Sudeep Elamon · Director of Photography
What Elamon describes is a workflow built on two distinct registers: the S8/i holding the film’s visual spine with clean, controlled imagery, and the SP3 stepping in to fracture that control when the story demanded it. The ability to move between the two without losing coherence across a complex, multi-location shoot is precisely what the brief required.
PATRIOT
Global Scale, Human Truth
Manush Nandan ISC, DoP · Cooke Panchro/i Classic FF
Patriot is a political high-octane thriller directed by Mahesh Narayanan, featuring Mammootty, Mohanlal, Fahadh Faasil, and Kunchacko Boban. It moves across countries, landscapes, and emotional terrains, demanding a visual language that feels both immediate and deeply immersive, placing the audience not as spectators but as observers inside unfolding reality.
For cinematographer Manush Nandan ISC, the visual challenge on Patriot was as much geographical as it was creative. A film that moves across countries and real locations means the colour palette shifts with every environment, every mood, every change of light. Nandan’s approach was to stay true to each location rather than imposing a uniform look, letting ground reality drive the visual language. For that kind of flexibility, the lenses had to respond rather than impose.
“The color palette kept changing with locations. We stayed true to the ground reality of each mood. For all these variations, Cooke optics responded beautifully.”
Manush Nandan ISC · Director of Photography
What Nandan’s account points to is a lens that does not lock a film into a single visual identity. Across countries, shifting light conditions, and scenes that demanded entirely different emotional registers, the Cooke Panchro/i Classic FF held its coherence without homogenising the image. Each location retained its own character. The lenses simply made sure that character could be captured honestly.
ABOUT ARK INFOSOLUTIONS
Bringing Cooke to Indian Productions
Behind every Cooke lens on an Indian film set is a distribution network that makes access possible. ARK Infosolutions, one of India's leading technology solutions partners for the media and entertainment industry, is the authorised distributor of Cooke Optics in India.
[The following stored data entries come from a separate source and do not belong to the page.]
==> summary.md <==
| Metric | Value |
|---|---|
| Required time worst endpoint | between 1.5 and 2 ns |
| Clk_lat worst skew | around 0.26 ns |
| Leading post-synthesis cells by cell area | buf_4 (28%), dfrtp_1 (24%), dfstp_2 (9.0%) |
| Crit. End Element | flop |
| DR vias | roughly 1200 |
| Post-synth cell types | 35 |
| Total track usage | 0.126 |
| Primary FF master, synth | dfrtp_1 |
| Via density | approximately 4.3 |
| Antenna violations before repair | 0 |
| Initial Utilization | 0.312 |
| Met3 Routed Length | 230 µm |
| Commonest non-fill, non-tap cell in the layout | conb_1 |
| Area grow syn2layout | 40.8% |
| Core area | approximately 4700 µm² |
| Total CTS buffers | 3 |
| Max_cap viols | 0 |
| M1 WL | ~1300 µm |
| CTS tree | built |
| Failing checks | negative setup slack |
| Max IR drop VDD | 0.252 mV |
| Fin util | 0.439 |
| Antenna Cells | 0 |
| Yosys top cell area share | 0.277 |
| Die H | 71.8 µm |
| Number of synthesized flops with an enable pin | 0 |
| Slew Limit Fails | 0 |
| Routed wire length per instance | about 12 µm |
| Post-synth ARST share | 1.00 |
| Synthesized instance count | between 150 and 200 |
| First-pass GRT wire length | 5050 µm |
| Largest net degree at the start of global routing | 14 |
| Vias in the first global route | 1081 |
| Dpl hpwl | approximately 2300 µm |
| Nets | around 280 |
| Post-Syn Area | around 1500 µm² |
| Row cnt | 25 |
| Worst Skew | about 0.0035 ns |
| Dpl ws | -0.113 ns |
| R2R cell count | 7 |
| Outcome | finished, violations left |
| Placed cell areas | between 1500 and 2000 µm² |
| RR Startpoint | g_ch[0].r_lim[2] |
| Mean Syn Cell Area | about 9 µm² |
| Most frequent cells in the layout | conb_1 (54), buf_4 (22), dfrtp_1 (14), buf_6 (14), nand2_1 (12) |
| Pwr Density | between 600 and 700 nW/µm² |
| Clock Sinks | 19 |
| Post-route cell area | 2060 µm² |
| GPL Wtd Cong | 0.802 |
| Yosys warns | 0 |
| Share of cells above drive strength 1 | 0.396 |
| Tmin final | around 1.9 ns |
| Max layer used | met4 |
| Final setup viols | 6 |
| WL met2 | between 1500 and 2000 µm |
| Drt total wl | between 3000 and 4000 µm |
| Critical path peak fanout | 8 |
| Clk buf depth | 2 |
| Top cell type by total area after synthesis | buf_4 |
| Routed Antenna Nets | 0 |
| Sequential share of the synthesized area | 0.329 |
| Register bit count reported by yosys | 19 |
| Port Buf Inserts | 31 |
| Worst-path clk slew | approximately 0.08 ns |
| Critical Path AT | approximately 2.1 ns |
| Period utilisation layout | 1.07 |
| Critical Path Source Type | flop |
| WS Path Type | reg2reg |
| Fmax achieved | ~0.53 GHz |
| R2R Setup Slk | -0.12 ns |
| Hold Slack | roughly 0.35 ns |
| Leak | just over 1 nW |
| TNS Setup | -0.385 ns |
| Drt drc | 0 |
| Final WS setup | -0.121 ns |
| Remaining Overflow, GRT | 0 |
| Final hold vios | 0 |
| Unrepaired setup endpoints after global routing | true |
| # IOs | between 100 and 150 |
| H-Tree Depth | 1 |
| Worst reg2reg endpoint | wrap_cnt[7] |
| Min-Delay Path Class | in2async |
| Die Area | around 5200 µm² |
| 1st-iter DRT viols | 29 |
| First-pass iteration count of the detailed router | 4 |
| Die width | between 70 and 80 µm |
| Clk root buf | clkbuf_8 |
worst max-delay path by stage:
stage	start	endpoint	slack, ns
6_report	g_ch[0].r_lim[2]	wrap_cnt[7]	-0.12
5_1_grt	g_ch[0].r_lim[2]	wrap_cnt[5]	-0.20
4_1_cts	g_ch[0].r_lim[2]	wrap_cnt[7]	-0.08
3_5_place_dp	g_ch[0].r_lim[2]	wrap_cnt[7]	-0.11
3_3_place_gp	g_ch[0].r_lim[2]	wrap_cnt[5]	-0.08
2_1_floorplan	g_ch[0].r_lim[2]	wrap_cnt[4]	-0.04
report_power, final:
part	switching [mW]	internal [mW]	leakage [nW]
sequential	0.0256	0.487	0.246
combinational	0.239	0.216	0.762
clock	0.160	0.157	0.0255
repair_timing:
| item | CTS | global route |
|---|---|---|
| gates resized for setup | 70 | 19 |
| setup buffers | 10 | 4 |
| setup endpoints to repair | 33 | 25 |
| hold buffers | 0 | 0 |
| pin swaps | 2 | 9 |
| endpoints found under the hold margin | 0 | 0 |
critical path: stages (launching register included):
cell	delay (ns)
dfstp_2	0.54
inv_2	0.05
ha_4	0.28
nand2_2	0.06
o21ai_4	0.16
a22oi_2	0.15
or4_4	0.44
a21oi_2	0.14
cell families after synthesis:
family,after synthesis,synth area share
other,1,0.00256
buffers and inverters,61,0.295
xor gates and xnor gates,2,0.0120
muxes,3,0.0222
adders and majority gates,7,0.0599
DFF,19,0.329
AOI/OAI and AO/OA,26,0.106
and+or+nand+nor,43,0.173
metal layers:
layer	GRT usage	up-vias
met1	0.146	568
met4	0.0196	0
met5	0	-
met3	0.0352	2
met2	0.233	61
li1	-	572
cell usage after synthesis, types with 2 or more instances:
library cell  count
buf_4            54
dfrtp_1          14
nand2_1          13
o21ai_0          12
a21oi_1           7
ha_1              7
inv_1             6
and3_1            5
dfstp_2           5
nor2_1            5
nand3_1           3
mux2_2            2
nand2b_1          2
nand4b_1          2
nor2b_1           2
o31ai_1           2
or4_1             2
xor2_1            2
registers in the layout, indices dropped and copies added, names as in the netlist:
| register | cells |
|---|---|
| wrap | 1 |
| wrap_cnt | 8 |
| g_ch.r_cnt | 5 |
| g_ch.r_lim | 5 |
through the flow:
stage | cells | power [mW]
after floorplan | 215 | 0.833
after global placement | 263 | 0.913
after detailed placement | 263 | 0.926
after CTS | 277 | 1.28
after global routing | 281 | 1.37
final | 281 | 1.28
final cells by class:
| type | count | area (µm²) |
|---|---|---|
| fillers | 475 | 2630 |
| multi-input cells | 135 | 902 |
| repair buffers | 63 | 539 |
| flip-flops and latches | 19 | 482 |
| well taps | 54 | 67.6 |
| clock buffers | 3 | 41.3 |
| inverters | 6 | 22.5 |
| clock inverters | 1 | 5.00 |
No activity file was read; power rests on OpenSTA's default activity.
With a presence across the country and deep relationships with rental houses, production companies, and cinematographers, ARK has been instrumental in bringing Cooke's full lens portfolio within reach of Indian productions.
From the S8/i to the Anamorphic FF and Panchro/i Classic FF families, ARK works with both established and emerging cinematographers to match the right lenses to the right project. The stories in this piece are, in part, a reflection of that access. When a DoP in India reaches for a Cooke lens, ARK is the infrastructure that makes it possible.
WHY IT MATTERS
A Capability, Not a Look
Five films. Five cinematographers. Five entirely different visual worlds. The thing they share is not a house style or a signature look. It is a quality of response: lenses that take the shape of the story being told rather than imposing one of their own.
That is what these accounts describe collectively, even though each DoP arrived at the conclusion independently, on a different set, for a different audience, with a different brief. The Cooke S8/i serves a superhero saga. The Anamorphic FF carries a mythological epic. The Classic FF gives a period drama its temporal honesty. The same optical DNA, in each case serving something specific and unrepeatable.
In a film industry where technology moves fast and trends faster, these are the conversations that matter. Not about what a lens looks like, but about what it lets a story become.